Wessely and his colleagues’ customizable brace could one day help users with motor impairments, too. The team connected small touchpads to MouthIO, helping detect when a user’s tongue taps their teeth. These interactions could be sent via Bluetooth to scroll across a webpage, for example, allowing the tongue to act as a “third hand” to open up a new avenue for hands-free interaction.
“MouthIO is a great example how miniature electronics now allow us to integrate sensing into a broad range of everyday interactions,” says study co-author Stefanie Mueller, the TIBCO Career Development Associate Professor in the MIT departments of Electrical Engineering and Computer Science and Mechanical Engineering and leader of the HCI Engineering Group at CSAIL. “I’m especially excited about the potential to help improve accessibility and track potential health issues among users.”
Molding and making MouthIO
To get a 3D model of your teeth, you can first create a physical impression and fill it with plaster. You can then scan your mold with a mobile app like Polycam and upload that to Blender. Using the researchers’ plugin within this program, you can clean up your dental scan to outline a precise brace design. Finally, you 3D print your digital creation in clear dental resin, where the electronic components can then be soldered on. Users can create a standard brace that covers their teeth, or opt for an “open-bite” design within their Blender plugin. The latter fits more like open-finger gloves, exposing the tips of your teeth, which helps users avoid lisping and talk naturally.
This “do it yourself” method costs roughly $15 to produce and takes two hours to be 3D-printed. MouthIO can also be fabricated with a more expensive, professional-level teeth scanner similar to what dentists and orthodontists use, which is faster and less labor-intensive.

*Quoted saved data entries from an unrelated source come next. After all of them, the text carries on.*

[src/rtl/rpw_consts.svh]
// Register offsets, field positions, reset values and figures for the window/alarm block.
// Assumes inclusion by bare name from the package and the top module.
`ifndef RPW_CONSTS_SVH
`define RPW_CONSTS_SVH

// Byte offsets on the APB (one 32-bit word each)
`define RPW_OFF_PWT 8'h00
`define RPW_OFF_CTRL 8'h04
`define RPW_OFF_CAL 8'h08
`define RPW_OFF_ALCFG 8'h0c
`define RPW_OFF_PWC 8'h10
`define RPW_OFF_STAT 8'h14

// Control register fields
`define RPW_CTRL_UNIT_EN 0
`define RPW_CTRL_WREN 1
`define RPW_CTRL_SYNC 2

// Alarm configuration fields
`define RPW_AL_EN 15
`define RPW_AL_CHIME 14
`define RPW_AL_MASK_HI 13
`define RPW_AL_MASK_LO 10
`define RPW_AL_RPT_HI 7

// Power control register fields
`define RPW_PWC_EN 15
`define RPW_PWC_POL 14

// Window timer fields
`define RPW_PWT_STAB_HI 15
`define RPW_PWT_STAB_LO 8
`define RPW_PWT_SAMP_HI 7

// Reset values and special codes
`define RPW_PWT_RST 16'h0000
`define RPW_CNT_ZERO 8'h00
`define RPW_CNT_FULL 8'hff
`define RPW_CNT_ONE 8'h01
`define RPW_MASK_HALF 4'h0
`define RPW_MASK_YEAR 4'h9

`endif

[src/rtl/rpw_pkg.sv]
// Types shared by the window/alarm block.
// Assumes rpw_consts.svh sits beside it.
package rpw_pkg;
    `include "rpw_consts.svh"

    // Power-control sequence phase
    typedef enum logic [1:0] {
        RPW_IDLE,
        RPW_STAB,
        RPW_SAMP
    } rpw_pwc_state_t;

    // Digit-equal flags from the time counters
    typedef struct packed {
        logic month;
        logic day;
        logic wday;
        logic hour;
        logic min_ten;
        logic min_one;
        logic sec_ten;
        logic sec_one;
    } rpw_match_t;

    // Alarm configuration word
    typedef struct packed {
        logic en;
        logic chime;
        logic [3:0] mask;
        logic [1:0] unused;
        logic [7:0] rpt;
    } rpw_alcfg_t;
endpackage

[src/rtl/rpw_top.sv]
// Power window timers, minute calibration strobe and alarm sequencer behind an APB slave.
// Assumes time counters outside supply the tick strobes and digit-equal flags in pclk domain.
//
// Summary of operation
// - Stability phase lasts stability_period_count power clock periods, up to 255.
// - Sampling follows stability; zero stability starts sampling at the alarm itself.
// - Sampling lasts sample_period_count periods; all-ones keeps sampling on always.
// - Writes to power_window_timer are dropped unless clock_write_enable is set.
// - Once a minute the signed calibration value times four is applied.
// - The final alarm of a sequence clears the alarm enable bit.
// - The four-bit digit mask picks which time digits must match.
// - Mask codes 0 to 9 select half second up to yearly intervals.
// - Zero repeat count without chime gives a single alarm.
// - Each alarm decrements the count; without chime the alarm at zero disables and stops.
// - Loading FFh gives up to 255 extra alarms.
// - With chime set the count wraps from zero to FFh indefinitely.
// - Every alarm event raises an interrupt request.
// - The alarm pulse output toggles on each alarm, synchronous to pclk.
// - The power control output polarity follows the polarity bit.
//
// Register access over APB and the register offsets are this design's own decisions.
`timescale 1ns/1ps
`include "rpw_consts.svh"

module rpw_top
    import rpw_pkg::*;
#(
    parameter int CNT_W = 8 // Window counter width
) (
    input wire logic pclk, // APB clock, 50 MHz
    input wire logic presetn, // Asynchronous reset, active low
    input wire logic ce, // Clock enable, freezes all state when low
    input wire logic psel, // APB select
    input wire logic penable, // APB access phase
    input wire logic pwrite, // APB direction
    input wire logic [7:0] paddr, // APB byte address
    input wire logic [31:0] pwdata, // APB write data
    output logic [31:0] prdata, // APB read data
    output logic pready, // APB ready
    output logic pslverr, // APB error, unmapped address
    input wire logic half_sec_tick, // Pulse at each half second
    input wire logic sec_tick, // Pulse at each whole second
    input wire logic minute_tick, // Pulse once per minute
    input wire logic pwc_tick, // Pulse per power-control clock period
    input wire rpw_match_t digit_match, // Digit-equal flags
    output logic alarm_irq, // Alarm interrupt request pulse
    output logic alarm_pulse, // Toggles on each alarm
    output logic power_ctl_out, // External power switch drive
    output logic sample_window, // Wake-up sampling open
    output logic cal_strobe, // One-cycle adjust request
    output logic signed [9:0] cal_amount // Signed pulse count to apply
);
    logic [15:0] power_window_timer;
    logic unit_en;
    logic wren;
    logic signed [7:0] cal_value;
    rpw_alcfg_t alcfg;
    logic pwc_en;
    logic pwc_pol;
    rpw_pwc_state_t pwc_state;
    logic [CNT_W-1:0] win_cnt;
    logic sync_flag;

    logic wr_acc;
    logic rd_setup;
    logic addr_ok;
    logic [7:0] need;
    logic fire;
    logic alarm_evt;
    logic [CNT_W-1:0] stab_val;
    logic [CNT_W-1:0] samp_val;
    logic pwc_active;
    logic [31:0] next_rdata;

    assign stab_val = power_window_timer[`RPW_PWT_STAB_HI:`RPW_PWT_STAB_LO];
    assign samp_val = power_window_timer[`RPW_PWT_SAMP_HI:0];
    assign wr_acc = ce && psel && penable && pwrite && pready;
    assign rd_setup = psel && !penable;

    // Address decode; anything outside the map answers with an error
    always_comb begin
        unique case (paddr)
            `RPW_OFF_PWT, `RPW_OFF_CTRL, `RPW_OFF_CAL,
            `RPW_OFF_ALCFG, `RPW_OFF_PWC, `RPW_OFF_STAT: addr_ok = 1'b1;
            default: addr_ok = 1'b0;
        endcase
    end

    // Read mux; reserved bits read as zero
    always_comb begin
        next_rdata = 32'h0000_0000;
        unique case (paddr)
            `RPW_OFF_PWT: next_rdata[15:0] = power_window_timer;
            `RPW_OFF_CTRL: next_rdata[2:0] = {sync_flag, wren, unit_en};
            `RPW_OFF_CAL: next_rdata[7:0] = cal_value;
            `RPW_OFF_ALCFG: next_rdata[15:0] = alcfg;
            `RPW_OFF_PWC: next_rdata[15:14] = {pwc_en, pwc_pol};
            `RPW_OFF_STAT: next_rdata[11:0] = {alarm_pulse, sample_window, pwc_state,
                                                win_cnt};
            default: next_rdata = 32'h0000_0000;
        endcase
    end

    // APB handshake: one wait-free access phase, answer registered in setup
    always_ff @(posedge pclk or negedge presetn) begin
        if (!presetn) begin
            pready <= 1'b0;
            pslverr <= 1'b0;
            prdata <= 32'h0000_0000;
        end else if (ce) begin
            pready <= rd_setup;
            pslverr <= rd_setup && !addr_ok;
            if (rd_setup && !pwrite) begin
                prdata <= next_rdata;
            end
        end
    end

    // Window timer register, guarded by the write-enable bit
    always_ff @(posedge pclk or negedge presetn) begin
        if (!presetn) begin
            power_window_timer <= `RPW_PWT_RST;
        end else if (wr_acc && paddr == `RPW_OFF_PWT && wren) begin
            power_window_timer <= pwdata[15:0];
        end
    end

    // Control, calibration and power-control registers
    always_ff @(posedge pclk or negedge presetn) begin
        if (!presetn) begin
            unit_en <= 1'b0;
            wren <= 1'b0;
            cal_value <= 8'sh00;
            pwc_en <= 1'b0;
            pwc_pol <= 1'b0;
        end else if (wr_acc) begin
            if (paddr == `RPW_OFF_CTRL) begin
                unit_en <= pwdata[`RPW_CTRL_UNIT_EN];
                wren <= pwdata[`RPW_CTRL_WREN];
            end
            if (paddr == `RPW_OFF_CAL) begin
                cal_value <= pwdata[7:0];
            end
            if (paddr == `RPW_OFF_PWC) begin
                pwc_en <= pwdata[`RPW_PWC_EN];
                pwc_pol <= pwdata[`RPW_PWC_POL];
            end
        end
    end

    // Sync flag: high the cycle after a half-second, second or minute tick, so software can avoid the edge
    always_ff @(posedge pclk or negedge presetn) begin
        if (!presetn) begin
            sync_flag <= 1'b0;
        end else if (ce) begin
            sync_flag <= half_sec_tick || sec_tick || minute_tick;
        end
    end

    // Minute calibration: signed value scaled by four, sign kept
    always_ff @(posedge pclk or negedge presetn) begin
        if (!presetn) begin
            cal_strobe <= 1'b0;
            cal_amount <= 10'sh000;
        end else if (ce) begin
            cal_strobe <= minute_tick && unit_en;
            if (minute_tick && unit_en) begin
                cal_amount <= {cal_value, 2'b00};
            end
        end
    end

    // Digits that must match for each mask code
    always_comb begin
        unique case (alcfg.mask)
            4'h0, 4'h1: need = 8'h00;
            4'h2: need = 8'h01;
            4'h3: need = 8'h03;
            4'h4: need = 8'h07;
            4'h5: need = 8'h0f;
            4'h6: need = 8'h1f;
            4'h7: need = 8'h3f;
            4'h8: need = 8'h5f;
            4'h9: need = 8'hdf;
            default: need = 8'hff;
        endcase
    end

    // Fire on the selected tick when every needed digit matches
    always_comb begin
        if (alcfg.mask == `RPW_MASK_HALF) begin
            fire = half_sec_tick;
        end else if (alcfg.mask > `RPW_MASK_YEAR) begin
            fire = 1'b0; // Unused codes never fire
        end else begin
            fire = sec_tick && ((digit_match & need) == need);
        end
    end
    assign alarm_evt = ce && unit_en && alcfg.en && fire;

    // Alarm config and repeat counter; the alarm event wins over a write
    always_ff @(posedge pclk or negedge presetn) begin
        if (!presetn) begin
            alcfg <= '0;
        end else if (alarm_evt) begin
            if (alcfg.rpt != `RPW_CNT_ZERO) begin
                alcfg.rpt <= alcfg.rpt - `RPW_CNT_ONE;
            end else if (alcfg.chime) begin
                alcfg.rpt <= `RPW_CNT_FULL;
            end else begin
                alcfg.en <= 1'b0;
            end
        end else if (wr_acc && paddr == `RPW_OFF_ALCFG) begin
            alcfg <= pwdata[15:0];
            alcfg.unused <= 2'b00;
        end
    end

    // Interrupt pulse and half-rate toggle
    always_ff @(posedge pclk or negedge presetn) begin
        if (!presetn) begin
            alarm_irq <= 1'b0;
            alarm_pulse <= 1'b0;
        end else if (ce) begin
            alarm_irq <= alarm_evt;
            if (alarm_evt) begin
                alarm_pulse <= !alarm_pulse;
            end
        end
    end

    // Power-control sequencer; counts whole power-clock periods
    always_ff @(posedge pclk or negedge presetn) begin
        if (!presetn) begin
            pwc_state <= RPW_IDLE;
            win_cnt <= '0;
        end else if (ce) begin
            unique case (pwc_state)
                RPW_IDLE: begin
                    if (alarm_evt && pwc_en) begin
                        if (stab_val != '0) begin
                            pwc_state <= RPW_STAB;
                            win_cnt <= stab_val;
                        end else begin
                            pwc_state <= RPW_SAMP;
                            win_cnt <= samp_val;
                        end
                    end
                end
                RPW_STAB: begin
                    if (pwc_tick) begin
                        if (win_cnt == CNT_W'(1)) begin
                            pwc_state <= RPW_SAMP;
                            win_cnt <= samp_val;
                        end else begin
                            win_cnt <= win_cnt - CNT_W'(1);
                        end
                    end
                end
                RPW_SAMP: begin
                    if (win_cnt == '0 || !pwc_en) begin
                        pwc_state <= RPW_IDLE;
                    end else if (pwc_tick) begin
                        win_cnt <= win_cnt - CNT_W'(1);
                    end
                end
            endcase
        end
    end
    assign pwc_active = pwc_state != RPW_IDLE;

    // Registered pins; polarity bit set means active high
    always_ff @(posedge pclk or negedge presetn) begin
        if (!presetn) begin
            power_ctl_out <= 1'b0;
            sample_window <= 1'b0;
        end else if (ce) begin
            power_ctl_out <= pwc_active ? pwc_pol : !pwc_pol;
            sample_window <= (pwc_state == RPW_SAMP && win_cnt != '0)
                             || samp_val == `RPW_CNT_FULL;
        end
    end

    // Checks
    property p_wren_guard;
        @(posedge pclk) disable iff (!presetn)
        (wr_acc && paddr == `RPW_OFF_PWT && !wren) |=> $stable(power_window_timer);
    endproperty
    a_wren_guard: assert property (p_wren_guard) else $error("window timer changed");

    property p_last_alarm;
        @(posedge pclk) disable iff (!presetn)
        (alarm_evt && alcfg.rpt == `RPW_CNT_ZERO && !alcfg.chime) |=> !alcfg.en;
    endproperty
    a_last_alarm: assert property (p_last_alarm) else $error("enable kept");

    property p_decrement;
        @(posedge pclk) disable iff (!presetn)
        (alarm_evt && alcfg.rpt != `RPW_CNT_ZERO) |=> alcfg.rpt == $past(alcfg.rpt) - 8'h01;
    endproperty
    a_decrement: assert property (p_decrement) else $error("no decrement");

    property p_chime_wrap;
        @(posedge pclk) disable iff (!presetn)
        (alarm_evt && alcfg.rpt == `RPW_CNT_ZERO && alcfg.chime)
            |=> alcfg.rpt == `RPW_CNT_FULL && alcfg.en;
    endproperty
    a_chime_wrap: assert property (p_chime_wrap) else $error("no wrap");

    property p_irq;
        @(posedge pclk) disable iff (!presetn)
        alarm_evt |=> alarm_irq && (alarm_pulse != $past(alarm_pulse));
    endproperty
    a_irq: assert property (p_irq) else $error("alarm not signalled");

    property p_toggle_only;
        @(posedge pclk) disable iff (!presetn)
        (ce && !alarm_evt) |=> $stable(alarm_pulse);
    endproperty
    a_toggle_only: assert property (p_toggle_only) else $error("stray toggle");

    property p_cal;
        @(posedge pclk) disable iff (!presetn)
        (ce && minute_tick && unit_en) |=> cal_strobe && cal_amount == $past(cal_value) * 4;
    endproperty
    a_cal: assert property (p_cal) else $error("calibration wrong");

    property p_stab_to_samp;
        @(posedge pclk) disable iff (!presetn)
        (ce && pwc_state == RPW_STAB && pwc_tick && win_cnt == 8'h01)
            |=> pwc_state == RPW_SAMP && win_cnt == $past(samp_val);
    endproperty
    a_stab_to_samp: assert property (p_stab_to_samp) else $error("no sample start");

    property p_start;
        @(posedge pclk) disable iff (!presetn)
        (pwc_state == RPW_IDLE && alarm_evt && pwc_en && stab_val != 8'h00)
            |=> pwc_state == RPW_STAB ##1 power_ctl_out == pwc_pol;
    endproperty
    a_start: assert property (p_start) else $error("sequence not started");

    property p_mask_half;
        @(posedge pclk) disable iff (!presetn)
        (ce && unit_en && alcfg.en && alcfg.mask == 4'h0 && half_sec_tick) |=> alarm_irq;
    endproperty
    a_mask_half: assert property (p_mask_half) else $error("half second missed");
endmodule

[config.mk]
export PLATFORM = sky130hd
export DESIGN_NAME = rpw_top
export DESIGN_NICKNAME = d
export VERILOG_FILES = /design/src/rtl/rpw_pkg.sv /design/src/rtl/rpw_top.sv
export VERILOG_INCLUDE_DIRS = /design/src /design/src/rtl
export SDC_FILE = /design/constraint.sdc
export NUM_CORES = 1
export LEC_CHECK = 0
export BUFFER_PORTS_ARGS = -buffer_cell sky130_fd_sc_hd__clkbuf_2
export CAP_MARGIN = 0
export CORE_MARGIN = 8
export CORE_UTILIZATION = 40
export DETAILED_ROUTE_END_ITERATION = 6
export SLEW_MARGIN = 20
export SYNTH_ARGS = -nofsm -noshare
export SYNTH_HDL_FRONTEND = slang
export SYNTH_SLANG_ARGS = --single-unit
[constraint.sdc]
create_clock -name pclk -period 6.2 [get_ports pclk]
set_input_delay 0.31 -clock pclk [delete_from_list [all_inputs] [get_ports pclk]]
set_output_delay 0.31 -clock pclk [all_outputs]
set_load 0.02 [all_outputs]
==> impl_metrics.yaml <==
power:
  vdd_drop_max_uv: 128.2
  powerDensity_nw_per_um2: 307.7
  switching_power_mw: 0.5420
  p_comb_share_pct: 24.7
  power_mw: 1.616
  pwr-share-clk_pct: 34.5
  seqPwrFrac_pct: 40.8
  switching_share_pct: 33.54
  p_int_mw: 1.074
  p_leak_nw: 2.468
sta:
  tns_ps: 0
  max_freq_mhz: 339.7
  finClkSkew_ps: 4.884
  post-route-min-period_ps: 2944
  maxSlewViolCount: 0
  max_slew.worst_pin.slew_ps: 1044
  hold_violations: 0
  slew_headroom_pct: 30.09
  min_period_over_period_pct: 47.48
  rsz0062_at_grt: "false"
  setup_viol: 0
run_status:
  status: "complete, no violations"
drt:
  drtIter0Drc: 273
  dr.pass1.iters: 5
  route.detailed.drc: 0
  wl_per_cell_um: 20.18
  num_vias: 3721
  postRouteAntennaNets: 0
  finalWirelength_mm: 13.06
  drt-vias-per-instance: 5.751
logic_synthesis:
  synth_edf_count: 0
  synth-seq-cells: 84
  synth_ff_type: "dfrtp_1"
  syn_area_um2: 4549
  async_flop_share_pct: 100.0
  yosysWarnings: 0
  synth.avg_cell_area_um2: 10.46
  synth.yosys.seq_area_share_pct: 46.20
  synth.distinct_cells: 63
  syn_inst: 435
clock_network:
  cts_made_buffers: 9
  clk_latency_ps: 350
  clock_sinks: 84
  cts_max_path_buffers: 2
  cts_repair_resize_count: 0
  cts_tree: "done"
  cts_setup_buffers: 0
  clk_pin_slew_ps: 70
  ctsHtreeMaxLevel: 3
  holdBufCountCts: 0
  cts_root_buffer: "clkbuf_16"
worst_hold_path:
  hold_path.class: "in2async"
global_routing:
  grt_pass1_vias: 3762
  grt_pass1_wl_mm: 20.95
  grt_usage_pct: 17.91
  grt_start_max_net_pins: 85
  grt.overflow.total: 0
  grt_antenna_before_repair: 0
floorplan:
  fp.dieH_um: 122.6
  num_rows: 39
  die_w_um: 122.6
  die_area_um2: 15040
  ios: 107
  core_um2: 11270
  start_util_pct: 40.36
setup_path:
  criticalPathCategory: "in2reg"
  path_max_fanout: 17
  ff2ff_path_depth: 7
  rrSetupSlack_ps: 3310
  startpoint_type: "input pin"
  end_kind: "flip-flop"
  arrival_ps: 3170
  r2r-start: "alcfg[11]"
  rr_endpoint: "alcfg[1]"
  crit_required_ps: 6430
cells_and_area:
  layout_common_cells: "dfrtp_1, clkbuf_2, mux2_2"
  final_common_cell: "dfrtp_1"
  drive_gt1_share_pct: 29.56
  syn2layout_area_growth_pct: 15.43
  diodes: 0
  nNetsFinal: 564
  finalCoreUtilization_pct: 46.59
run:
  cap_viol_max_count: 0
placed_design:
  dp_hpwl_mm: 9.484
  finalWeightedCongestion: 0.8967
  port_buffers: 72
registers in the layout (all words and copies together), names as in the netlist, 2 cells and up:
| name | cells |
|---|---|
| cal_amount | 8 |
| alcfg | 14 |
| prdata | 16 |
| win_cnt | 8 |
| cal_value | 8 |
| power_window_timer | 16 |
| pwc_state | 2 |
power groups by stage:
stage / Clock [mW] / Sequential, mW / Combinational, mW
finish: 0.558 / 0.659 / 0.399
global route: 0.591 / 0.667 / 0.441
CTS: 0.568 / 0.659 / 0.399
detailed placement: 0 / 0.669 / 0.396
global placement: 0 / 0.667 / 0.392
floorplan: 0 / 0.681 / 0.264
how the worst max path moves through the flow:
stage | start | end | slack, ps | cells after the start
4_1_cts | paddr[1] | power_window_timer[13] | 3220 | 6
5_1_grt | alcfg[11] | alcfg[1] | 3090 | 7
3_3_place_gp | paddr[1] | power_window_timer[14] | 2890 | 6
3_5_place_dp | paddr[1] | power_window_timer[15] | 2890 | 6
2_1_floorplan | paddr[1] | power_window_timer[15] | 3930 | 7
6_report | paddr[1] | power_window_timer[15] | 3260 | 6
synth_stat cells (4+ instances only):
cell      instances  area, um^2
nor3_1            7       35.03
a22oi_1           7       52.55
o31ai_1           5       37.54
mux2i_1           8       80.08
o21ai_0          19       95.09
mux2_2           45       506.7
a31oi_1          10       62.56
buf_4            20       150.1
a221oi_1          8       70.07
clkbuf_1         11       41.29
nand4_1           4       25.02
nor2_1           36       135.1
dfrtp_1          84        2102
a21oi_1          24       120.1
nand2_1          30       112.6
a211oi_1          4       30.03
or4_1             7       52.55
nand3_1          11       55.05
ha_1              7       87.58
a222oi_1          6       60.06
nand3b_1          4       30.03
buf_2             4       20.02
inv_1            18       67.56
per-stage QoR:
stage | area, um^2 | std cells | hold slack, ps | setup WS (ps)
detailed placement | 4949 | 631 | 492.2 | 2893
global route | 5251 | 647 | 74.61 | 3088
floorplan | 4613 | 452 | 14.41 | 3929
finish | 5251 | 647 | 12.68 | 3256
global placement | 4949 | 631 | 476.9 | 2891
CTS | 5248 | 647 | 191.2 | 3223
cell families (layout without fill, tap and decap cells):
kind of cell | after synthesis | count (layout) | share of synthesized area, %
other | 1 | 18 | 0.08243
xor gates and xnor gates | 5 | 5 | 0.9628
DFF | 84 | 84 | 46.20
buffers and inverters | 55 | 107 | 6.628
muxes | 53 | 53 | 12.90
adders and majority gates | 7 | 7 | 1.925
AOI/OAI and AO/OA | 113 | 113 | 18.26
and+or+nand+nor | 117 | 117 | 13.04
area by class of cell:
class	instances	area (um^2)
repair buffers	73	374.1
clock inverters	6	70.07
flip-flops and latches	84	2102
fillers	1100	6021
multi-input cells	313	2230
clock buffers	10	229.0
inverters	18	67.56
well taps	143	178.9
worst max-delay path, stage by stage:
cell and delay, ps:
clkbuf_2 70, or4_1 580, nor3_2 230, nor3b_4 750, and3_1 820, mux2_2 410
routing by layer:
metal | up-vias | GRT usage (%) | part of all wire (%)
li1 | 1725 | - | -
met1 | 1877 | 24.21 | 47
met2 | 108 | 28.46 | 47
met3 | 11 | 3.588 | 5.6
met4 | 0 | 5.331 | 0.96
met5 | - | 0 | 0
Power figures use the tool's default switching activity.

Compared to its closed counterpart, which fully covers your teeth, the researchers view the open-bite design as a more comfortable option. The team preferred to use it for beverage monitoring experiments, where they fabricated a brace capable of alerting users when a drink was too hot. This iteration of MouthIO had a temperature sensor and a monitor embedded within the PCB housing that vibrated when a drink exceeded 65 degrees Celsius (or 149 degrees Fahrenheit). This could help individuals with mouth numbness better understand what they’re consuming.
In a user study, participants also preferred the open-bite version of MouthIO. “We found that our device could be suitable for everyday use in the future,” says study lead author and Aarhus University PhD student Yijing Jiang. “Since the tongue can touch the front teeth in our open-bite design, users don’t have a lisp. This made users feel more comfortable wearing the device during extended periods with breaks, similar to how people use retainers.”
The team’s initial findings indicate that MouthIO is a cost-effective, accessible, and customizable interface, and the team is working on a more long-term study to evaluate its viability further. They’re looking to improve its design, including experimenting with more flexible materials, and placing it in other parts of the mouth, like the cheek and the palate. Among these ideas, the researchers have already prototyped two new designs for MouthIO: a single-sided brace for even higher comfort when wearing MouthIO while also being fully invisible to others, and another fully capable of wireless charging and communication.
Jiang, Mueller, and Wessely’s co-authors include PhD student Julia Kleinau, master’s student Till Max Eckroth, and associate professor Eve Hoggan, all of Aarhus University. Their work was supported by a Novo Nordisk Foundation grant and was presented at ACM’s Symposium on User Interface Software and Technology.